### [Required action]
From the first line to the last, copy the material exactly.

### [Supplied material]
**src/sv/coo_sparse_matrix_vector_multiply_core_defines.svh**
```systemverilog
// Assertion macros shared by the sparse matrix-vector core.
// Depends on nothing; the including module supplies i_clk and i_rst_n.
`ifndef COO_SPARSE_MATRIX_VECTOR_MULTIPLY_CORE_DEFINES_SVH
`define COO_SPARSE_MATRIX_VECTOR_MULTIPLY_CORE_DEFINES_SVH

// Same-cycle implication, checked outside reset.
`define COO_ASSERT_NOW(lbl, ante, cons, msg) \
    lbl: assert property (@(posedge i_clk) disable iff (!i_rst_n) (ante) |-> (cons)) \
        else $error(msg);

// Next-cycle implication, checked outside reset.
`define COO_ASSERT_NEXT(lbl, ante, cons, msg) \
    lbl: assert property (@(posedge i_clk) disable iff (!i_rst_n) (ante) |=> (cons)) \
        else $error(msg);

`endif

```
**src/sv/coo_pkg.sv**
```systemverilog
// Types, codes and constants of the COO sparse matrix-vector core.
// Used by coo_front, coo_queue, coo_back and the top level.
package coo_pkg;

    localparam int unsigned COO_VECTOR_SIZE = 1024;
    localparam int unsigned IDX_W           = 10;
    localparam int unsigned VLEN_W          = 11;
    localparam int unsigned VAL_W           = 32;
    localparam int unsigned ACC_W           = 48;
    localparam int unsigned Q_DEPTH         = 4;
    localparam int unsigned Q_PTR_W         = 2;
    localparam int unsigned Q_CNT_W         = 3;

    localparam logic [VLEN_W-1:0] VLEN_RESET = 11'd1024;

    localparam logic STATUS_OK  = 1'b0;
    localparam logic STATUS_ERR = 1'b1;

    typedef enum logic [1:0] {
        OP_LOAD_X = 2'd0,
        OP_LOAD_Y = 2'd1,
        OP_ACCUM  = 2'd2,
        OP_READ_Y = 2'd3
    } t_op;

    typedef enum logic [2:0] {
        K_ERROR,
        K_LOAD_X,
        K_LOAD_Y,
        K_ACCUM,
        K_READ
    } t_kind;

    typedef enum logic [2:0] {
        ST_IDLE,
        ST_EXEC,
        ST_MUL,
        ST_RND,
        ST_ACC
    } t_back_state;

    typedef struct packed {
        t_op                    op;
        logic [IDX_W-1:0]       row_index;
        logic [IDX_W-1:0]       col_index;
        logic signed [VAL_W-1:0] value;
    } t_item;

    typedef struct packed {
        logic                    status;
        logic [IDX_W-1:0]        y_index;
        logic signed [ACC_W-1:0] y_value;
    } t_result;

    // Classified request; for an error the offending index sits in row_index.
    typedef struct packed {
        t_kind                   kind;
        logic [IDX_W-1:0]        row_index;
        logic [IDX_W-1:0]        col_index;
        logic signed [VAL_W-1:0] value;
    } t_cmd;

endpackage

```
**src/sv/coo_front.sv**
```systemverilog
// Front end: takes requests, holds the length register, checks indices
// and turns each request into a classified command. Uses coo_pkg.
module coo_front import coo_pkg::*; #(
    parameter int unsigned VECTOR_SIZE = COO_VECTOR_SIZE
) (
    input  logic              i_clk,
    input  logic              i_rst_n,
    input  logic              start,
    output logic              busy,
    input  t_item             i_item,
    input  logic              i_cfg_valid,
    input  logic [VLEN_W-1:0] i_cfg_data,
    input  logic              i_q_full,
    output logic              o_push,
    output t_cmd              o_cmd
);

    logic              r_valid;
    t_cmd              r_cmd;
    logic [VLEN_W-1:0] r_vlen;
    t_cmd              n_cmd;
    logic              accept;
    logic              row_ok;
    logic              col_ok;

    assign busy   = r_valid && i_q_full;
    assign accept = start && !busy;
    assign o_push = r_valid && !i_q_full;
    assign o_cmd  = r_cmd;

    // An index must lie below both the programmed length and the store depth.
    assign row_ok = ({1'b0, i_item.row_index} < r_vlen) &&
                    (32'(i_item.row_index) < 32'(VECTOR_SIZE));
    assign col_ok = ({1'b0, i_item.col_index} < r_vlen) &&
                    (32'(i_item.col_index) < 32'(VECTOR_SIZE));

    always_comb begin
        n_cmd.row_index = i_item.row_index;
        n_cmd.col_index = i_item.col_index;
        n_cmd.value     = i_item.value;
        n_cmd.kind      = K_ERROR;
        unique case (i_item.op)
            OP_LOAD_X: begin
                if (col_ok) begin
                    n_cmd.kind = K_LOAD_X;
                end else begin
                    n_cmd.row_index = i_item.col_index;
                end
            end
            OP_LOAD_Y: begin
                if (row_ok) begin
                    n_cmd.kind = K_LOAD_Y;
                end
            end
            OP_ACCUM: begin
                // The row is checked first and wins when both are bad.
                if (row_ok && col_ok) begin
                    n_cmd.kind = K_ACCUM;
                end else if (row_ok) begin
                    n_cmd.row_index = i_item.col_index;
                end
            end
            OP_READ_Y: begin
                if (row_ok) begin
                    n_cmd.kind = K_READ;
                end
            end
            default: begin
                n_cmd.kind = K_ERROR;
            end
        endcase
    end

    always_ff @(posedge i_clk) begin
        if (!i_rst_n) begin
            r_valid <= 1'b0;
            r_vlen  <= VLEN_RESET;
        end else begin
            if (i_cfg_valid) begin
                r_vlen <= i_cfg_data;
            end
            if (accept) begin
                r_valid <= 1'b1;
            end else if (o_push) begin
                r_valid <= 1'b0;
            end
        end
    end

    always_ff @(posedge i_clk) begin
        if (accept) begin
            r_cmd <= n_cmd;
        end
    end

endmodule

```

### [Solution to the problem]
**src/sv/coo_sparse_matrix_vector_multiply_core_defines.svh**
```systemverilog
// Assertion macros shared by the sparse matrix-vector core.
// Depends on nothing; the including module supplies i_clk and i_rst_n.
`ifndef COO_SPARSE_MATRIX_VECTOR_MULTIPLY_CORE_DEFINES_SVH
`define COO_SPARSE_MATRIX_VECTOR_MULTIPLY_CORE_DEFINES_SVH

// Same-cycle implication, checked outside reset.
`define COO_ASSERT_NOW(lbl, ante, cons, msg) \
    lbl: assert property (@(posedge i_clk) disable iff (!i_rst_n) (ante) |-> (cons)) \
        else $error(msg);

// Next-cycle implication, checked outside reset.
`define COO_ASSERT_NEXT(lbl, ante, cons, msg) \
    lbl: assert property (@(posedge i_clk) disable iff (!i_rst_n) (ante) |=> (cons)) \
        else $error(msg);

`endif

```
**src/sv/coo_pkg.sv**
```systemverilog
// Types, codes and constants of the COO sparse matrix-vector core.
// Used by coo_front, coo_queue, coo_back and the top level.
package coo_pkg;

    localparam int unsigned COO_VECTOR_SIZE = 1024;
    localparam int unsigned IDX_W           = 10;
    localparam int unsigned VLEN_W          = 11;
    localparam int unsigned VAL_W           = 32;
    localparam int unsigned ACC_W           = 48;
    localparam int unsigned Q_DEPTH         = 4;
    localparam int unsigned Q_PTR_W         = 2;
    localparam int unsigned Q_CNT_W         = 3;

    localparam logic [VLEN_W-1:0] VLEN_RESET = 11'd1024;

    localparam logic STATUS_OK  = 1'b0;
    localparam logic STATUS_ERR = 1'b1;

    typedef enum logic [1:0] {
        OP_LOAD_X = 2'd0,
        OP_LOAD_Y = 2'd1,
        OP_ACCUM  = 2'd2,
        OP_READ_Y = 2'd3
    } t_op;

    typedef enum logic [2:0] {
        K_ERROR,
        K_LOAD_X,
        K_LOAD_Y,
        K_ACCUM,
        K_READ
    } t_kind;

    typedef enum logic [2:0] {
        ST_IDLE,
        ST_EXEC,
        ST_MUL,
        ST_RND,
        ST_ACC
    } t_back_state;

    typedef struct packed {
        t_op                    op;
        logic [IDX_W-1:0]       row_index;
        logic [IDX_W-1:0]       col_index;
        logic signed [VAL_W-1:0] value;
    } t_item;

    typedef struct packed {
        logic                    status;
        logic [IDX_W-1:0]        y_index;
        logic signed [ACC_W-1:0] y_value;
    } t_result;

    // Classified request; for an error the offending index sits in row_index.
    typedef struct packed {
        t_kind                   kind;
        logic [IDX_W-1:0]        row_index;
        logic [IDX_W-1:0]        col_index;
        logic signed [VAL_W-1:0] value;
    } t_cmd;

endpackage

```
**src/sv/coo_front.sv**
```systemverilog
// Front end: takes requests, holds the length register, checks indices
// and turns each request into a classified command. Uses coo_pkg.
module coo_front import coo_pkg::*; #(
    parameter int unsigned VECTOR_SIZE = COO_VECTOR_SIZE
) (
    input  logic              i_clk,
    input  logic              i_rst_n,
    input  logic              start,
    output logic              busy,
    input  t_item             i_item,
    input  logic              i_cfg_valid,
    input  logic [VLEN_W-1:0] i_cfg_data,
    input  logic              i_q_full,
    output logic              o_push,
    output t_cmd              o_cmd
);

    logic              r_valid;
    t_cmd              r_cmd;
    logic [VLEN_W-1:0] r_vlen;
    t_cmd              n_cmd;
    logic              accept;
    logic              row_ok;
    logic              col_ok;

    assign busy   = r_valid && i_q_full;
    assign accept = start && !busy;
    assign o_push = r_valid && !i_q_full;
    assign o_cmd  = r_cmd;

    // An index must lie below both the programmed length and the store depth.
    assign row_ok = ({1'b0, i_item.row_index} < r_vlen) &&
                    (32'(i_item.row_index) < 32'(VECTOR_SIZE));
    assign col_ok = ({1'b0, i_item.col_index} < r_vlen) &&
                    (32'(i_item.col_index) < 32'(VECTOR_SIZE));

    always_comb begin
        n_cmd.row_index = i_item.row_index;
        n_cmd.col_index = i_item.col_index;
        n_cmd.value     = i_item.value;
        n_cmd.kind      = K_ERROR;
        unique case (i_item.op)
            OP_LOAD_X: begin
                if (col_ok) begin
                    n_cmd.kind = K_LOAD_X;
                end else begin
                    n_cmd.row_index = i_item.col_index;
                end
            end
            OP_LOAD_Y: begin
                if (row_ok) begin
                    n_cmd.kind = K_LOAD_Y;
                end
            end
            OP_ACCUM: begin
                // The row is checked first and wins when both are bad.
                if (row_ok && col_ok) begin
                    n_cmd.kind = K_ACCUM;
                end else if (row_ok) begin
                    n_cmd.row_index = i_item.col_index;
                end
            end
            OP_READ_Y: begin
                if (row_ok) begin
                    n_cmd.kind = K_READ;
                end
            end
            default: begin
                n_cmd.kind = K_ERROR;
            end
        endcase
    end

    always_ff @(posedge i_clk) begin
        if (!i_rst_n) begin
            r_valid <= 1'b0;
            r_vlen  <= VLEN_RESET;
        end else begin
            if (i_cfg_valid) begin
                r_vlen <= i_cfg_data;
            end
            if (accept) begin
                r_valid <= 1'b1;
            end else if (o_push) begin
                r_valid <= 1'b0;
            end
        end
    end

    always_ff @(posedge i_clk) begin
        if (accept) begin
            r_cmd <= n_cmd;
        end
    end

endmodule

```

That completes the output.